Papanya Sarah heran mengapa dia dianggap menuntut anak dan perfectionist. Katanya, ”Saya nggak menuntut kok. Saya cuma kasih saran supaya dia jadi lebih baik.”
Para orangtua seperti Papanya Sarah biasanya tidak menyadari perilaku tsb, juga tidak terpikir dampak negatifnya. Itu sebabnya mereka pun tidak berusaha memperbaiki atau mengubahnya. Malah ada yang justru semakin menuntut, dan kalau perlu menambah hukuman, sampai dilihatnya anak berubah. Tentu saja berubah sesuai dengan standart mereka.

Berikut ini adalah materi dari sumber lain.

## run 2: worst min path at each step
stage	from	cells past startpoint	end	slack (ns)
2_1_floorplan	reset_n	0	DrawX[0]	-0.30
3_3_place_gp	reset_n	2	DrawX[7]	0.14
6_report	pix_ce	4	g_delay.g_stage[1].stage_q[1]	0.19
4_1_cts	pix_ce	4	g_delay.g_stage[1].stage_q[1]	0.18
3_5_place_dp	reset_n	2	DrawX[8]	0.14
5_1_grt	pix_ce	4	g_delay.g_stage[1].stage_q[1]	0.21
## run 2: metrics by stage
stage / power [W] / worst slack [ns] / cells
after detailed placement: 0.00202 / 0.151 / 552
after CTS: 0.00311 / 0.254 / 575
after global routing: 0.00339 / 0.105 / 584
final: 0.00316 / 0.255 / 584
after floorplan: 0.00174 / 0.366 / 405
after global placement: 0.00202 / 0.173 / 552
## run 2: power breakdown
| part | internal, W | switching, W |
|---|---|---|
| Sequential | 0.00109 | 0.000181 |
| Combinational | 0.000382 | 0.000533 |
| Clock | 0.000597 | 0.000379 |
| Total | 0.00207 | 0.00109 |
$ cat src/rtl/pp_pipeline_accel_axistream2pix.sv
// Unpacks 64-bit words from the ldata FIFO into byte-contiguous 24-bit RGB pixels.
// A 128-bit gearbox absorbs the 64/24 width mismatch; trailing padding bytes are dropped.
module pp_pipeline_accel_axistream2pix #(
    parameter int unsigned WORD_W = 64,
    parameter int unsigned PIX_W  = 24,
    parameter int unsigned DIM_W  = 16
) (
    input  logic              ap_clk,
    input  logic              ap_rst,
    input  logic              ap_start,
    output logic              ap_done,
    output logic              ap_idle,
    output logic              ap_ready,
    input  logic [DIM_W-1:0]  rows,
    input  logic [DIM_W-1:0]  cols,
    input  logic [WORD_W-1:0] ldata_dout,
    input  logic              ldata_empty_n,
    output logic              ldata_read,
    output logic [PIX_W-1:0]  img_din,
    input  logic              img_full_n,
    output logic              img_write
);

    localparam int unsigned BUF_W  = 2 * WORD_W;
    localparam int unsigned NB_W   = $clog2(BUF_W);
    localparam int unsigned CNT_W  = 32;
    localparam int unsigned PROD_W = CNT_W + 3;

    typedef enum logic [1:0] {
        S_IDLE = 2'd0,
        S_INIT = 2'd1,
        S_RUN  = 2'd2,
        S_DONE = 2'd3
    } state_t;

    state_t             state_q;
    state_t             state_d;
    logic [DIM_W-1:0]   rows_q;
    logic [DIM_W-1:0]   cols_q;
    logic [CNT_W-1:0]   pix_rem_q;
    logic [CNT_W-1:0]   word_rem_q;
    logic [BUF_W-1:0]   gbuf_q;
    logic [NB_W-1:0]    nbits_q;

    logic               emit_c;
    logic               pop_c;
    logic [NB_W-1:0]    nb_after_c;
    logic [NB_W-1:0]    nbits_next_c;
    logic [BUF_W-1:0]   gbuf_next_c;
    logic [CNT_W-1:0]   area_c;
    logic [CNT_W-1:0]   words_c;

    // Frame size in pixels and in 64-bit words (byte count rounded up to whole words)
    always_comb begin
        area_c  = CNT_W'(rows_q) * CNT_W'(cols_q);
        words_c = CNT_W'((PROD_W'(area_c) * PROD_W'(3) + PROD_W'(7)) >> 3);
    end

    // Gearbox: drain one pixel from the bottom, refill a word above the remaining bits
    always_comb begin
        emit_c       = 1'b0;
        pop_c        = 1'b0;
        nb_after_c   = nbits_q;
        nbits_next_c = nbits_q;
        gbuf_next_c  = gbuf_q;
        if (state_q == S_RUN && !ap_rst) begin
            emit_c     = (nbits_q >= NB_W'(PIX_W)) && (pix_rem_q != '0) && img_full_n;
            nb_after_c = emit_c ? (nbits_q - NB_W'(PIX_W)) : nbits_q;
            pop_c      = (word_rem_q != '0) && (nb_after_c < NB_W'(WORD_W)) && ldata_empty_n;
            gbuf_next_c = (emit_c ? (gbuf_q >> PIX_W) : gbuf_q)
                        | (pop_c ? (BUF_W'(ldata_dout) << nb_after_c) : '0);
            nbits_next_c = nb_after_c + (pop_c ? NB_W'(WORD_W) : '0);
        end
    end

    // State register
    always_ff @(posedge ap_clk) begin
        if (ap_rst) begin
            state_q <= S_IDLE;
        end else begin
            state_q <= state_d;
        end
    end

    // Next-state logic; start is only honoured in IDLE
    always_comb begin
        state_d = state_q;
        unique case (state_q)
            S_IDLE:  if (ap_start) state_d = S_INIT;
            S_INIT:  state_d = S_RUN;
            S_RUN:   if (pix_rem_q == '0 && word_rem_q == '0) state_d = S_DONE;
            S_DONE:  state_d = S_IDLE;
            default: state_d = S_IDLE;
        endcase
    end

    // Control outputs; FIFO strobes are suppressed while reset is asserted
    always_comb begin
        ap_done    = 1'b0;
        ap_ready   = 1'b0;
        ap_idle    = 1'b0;
        ldata_read = 1'b0;
        img_write  = 1'b0;
        img_din    = gbuf_q[PIX_W-1:0];
        ap_done    = (state_q == S_DONE) && !ap_rst;
        ap_ready   = (state_q == S_DONE) && !ap_rst;
        ap_idle    = (state_q == S_IDLE) && !ap_start;
        ldata_read = pop_c;
        img_write  = emit_c;
    end

    // Frame counters, dimension latches and gearbox storage
    always_ff @(posedge ap_clk) begin
        if (ap_rst) begin
            rows_q     <= '0;
            cols_q     <= '0;
            pix_rem_q  <= '0;
            word_rem_q <= '0;
            gbuf_q     <= '0;
            nbits_q    <= '0;
        end else begin
            unique case (state_q)
                S_IDLE: begin
                    if (ap_start) begin
                        rows_q <= rows;
                        cols_q <= cols;
                    end
                end
                S_INIT: begin
                    pix_rem_q  <= area_c;
                    word_rem_q <= words_c;
                    gbuf_q     <= '0;
                    nbits_q    <= '0;
                end
                S_RUN: begin
                    gbuf_q     <= gbuf_next_c;
                    nbits_q    <= nbits_next_c;
                    pix_rem_q  <= pix_rem_q - CNT_W'(emit_c);
                    word_rem_q <= word_rem_q - CNT_W'(pop_c);
                end
                S_DONE: begin
                    gbuf_q  <= '0;
                    nbits_q <= '0;
                end
                default: begin
                    gbuf_q  <= '0;
                    nbits_q <= '0;
                end
            endcase
        end
    end

endmodule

Sarah tahu bahwa Papa selalu ikut campur dan mengatur itu untuk kebaikannya. Sarah juga tahu bahwa Papa sangat sayang padanya. “Saya tahu Papa ingin saya tiap minggu ke gereja, mandi tepat waktu, jadi anak yang jujur, rajin belajar...”

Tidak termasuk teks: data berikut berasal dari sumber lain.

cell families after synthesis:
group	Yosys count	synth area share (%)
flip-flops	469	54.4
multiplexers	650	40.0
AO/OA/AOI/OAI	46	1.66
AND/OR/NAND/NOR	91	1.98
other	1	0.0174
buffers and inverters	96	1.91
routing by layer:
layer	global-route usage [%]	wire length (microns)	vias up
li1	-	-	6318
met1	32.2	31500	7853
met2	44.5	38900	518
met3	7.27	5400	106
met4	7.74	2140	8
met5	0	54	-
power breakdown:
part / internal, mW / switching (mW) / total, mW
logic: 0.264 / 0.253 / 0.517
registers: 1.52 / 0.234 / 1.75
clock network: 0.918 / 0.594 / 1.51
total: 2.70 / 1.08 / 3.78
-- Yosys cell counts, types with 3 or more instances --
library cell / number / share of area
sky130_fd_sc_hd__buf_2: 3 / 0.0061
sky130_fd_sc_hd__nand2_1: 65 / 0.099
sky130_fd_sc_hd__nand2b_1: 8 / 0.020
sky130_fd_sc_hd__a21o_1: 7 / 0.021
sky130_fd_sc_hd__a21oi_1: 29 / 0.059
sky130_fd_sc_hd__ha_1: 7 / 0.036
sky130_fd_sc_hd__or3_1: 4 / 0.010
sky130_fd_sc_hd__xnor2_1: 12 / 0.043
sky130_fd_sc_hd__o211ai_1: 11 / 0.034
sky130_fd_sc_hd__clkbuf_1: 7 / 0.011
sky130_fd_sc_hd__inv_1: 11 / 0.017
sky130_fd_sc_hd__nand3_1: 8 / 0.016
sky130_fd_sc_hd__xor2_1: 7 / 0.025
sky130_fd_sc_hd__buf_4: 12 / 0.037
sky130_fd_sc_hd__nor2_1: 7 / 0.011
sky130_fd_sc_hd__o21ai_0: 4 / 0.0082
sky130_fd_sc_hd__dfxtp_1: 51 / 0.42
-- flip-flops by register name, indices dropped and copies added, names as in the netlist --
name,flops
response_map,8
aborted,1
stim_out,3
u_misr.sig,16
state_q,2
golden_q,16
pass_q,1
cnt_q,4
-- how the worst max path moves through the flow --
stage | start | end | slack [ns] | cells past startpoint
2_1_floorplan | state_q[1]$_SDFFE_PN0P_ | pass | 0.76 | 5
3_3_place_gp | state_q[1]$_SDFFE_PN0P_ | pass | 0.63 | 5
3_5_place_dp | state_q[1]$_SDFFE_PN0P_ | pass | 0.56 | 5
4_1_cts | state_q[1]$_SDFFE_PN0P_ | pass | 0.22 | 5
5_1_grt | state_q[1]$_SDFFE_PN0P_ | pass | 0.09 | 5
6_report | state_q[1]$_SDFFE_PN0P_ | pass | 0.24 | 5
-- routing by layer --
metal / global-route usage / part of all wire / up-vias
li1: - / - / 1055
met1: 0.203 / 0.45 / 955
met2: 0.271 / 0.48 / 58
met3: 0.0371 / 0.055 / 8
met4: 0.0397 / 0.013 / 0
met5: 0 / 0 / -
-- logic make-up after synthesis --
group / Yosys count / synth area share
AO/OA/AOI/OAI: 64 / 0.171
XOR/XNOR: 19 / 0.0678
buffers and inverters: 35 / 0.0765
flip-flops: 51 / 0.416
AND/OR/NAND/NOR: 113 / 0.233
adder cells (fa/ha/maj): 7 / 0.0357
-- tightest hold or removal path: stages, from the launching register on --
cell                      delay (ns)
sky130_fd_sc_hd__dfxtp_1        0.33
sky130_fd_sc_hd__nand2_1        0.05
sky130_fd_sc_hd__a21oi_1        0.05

Ia pun berusaha untuk menuruti apa kata Papa, tetapi lama kelamaan ia merasa frustrasi karena sepertinya apa pun yang ia lakukan tidak pernah bisa menyenangkan hati Papanya. Padahal ingin sekali ia melihat orangtuanya senang dan bangga padanya.

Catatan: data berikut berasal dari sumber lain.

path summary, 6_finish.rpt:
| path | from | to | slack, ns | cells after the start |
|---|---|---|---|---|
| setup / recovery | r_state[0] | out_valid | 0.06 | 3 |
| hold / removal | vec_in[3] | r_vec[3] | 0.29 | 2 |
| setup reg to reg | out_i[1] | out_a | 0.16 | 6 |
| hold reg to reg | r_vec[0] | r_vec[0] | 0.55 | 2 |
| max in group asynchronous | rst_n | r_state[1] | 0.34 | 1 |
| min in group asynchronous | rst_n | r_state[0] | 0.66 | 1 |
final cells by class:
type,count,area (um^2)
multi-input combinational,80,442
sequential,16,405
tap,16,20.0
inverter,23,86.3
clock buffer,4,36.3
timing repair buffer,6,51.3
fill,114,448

Ketika remaja, ia menjadi kurang mandiri dan kurang punya inisiatif karena takut salah, takut nanti Papa marah, takut orang lain tidak suka padanya, takut.... Itu sebabnya sebentar-sebentar ia bertanya pada ortu. Kalau sudah begitu, Papanya juga marah. Kok kamu kayak nggak punya inisiatif, tanya Papa terus? Kamu dong yang putuskan!
Bagi setiap orangtua, ingatlah firman Tuhan dalam Efesus 6 : 4, yang mengatakan : “Hai kamu, bapa-bapa, janganlah bangkitkan amarah di dalam hati anak-anakmu....” Kemarahan bisa timbul dalam hati anak kalau ia merasa diperlakukan tidak adil dan karena mendapat ganjaran yang lebih daripada seharusnya. Orangtua yang sering menuntut anak tanpa disadari memberi tekanan yang dirasakan anak melebihi kemampuannya.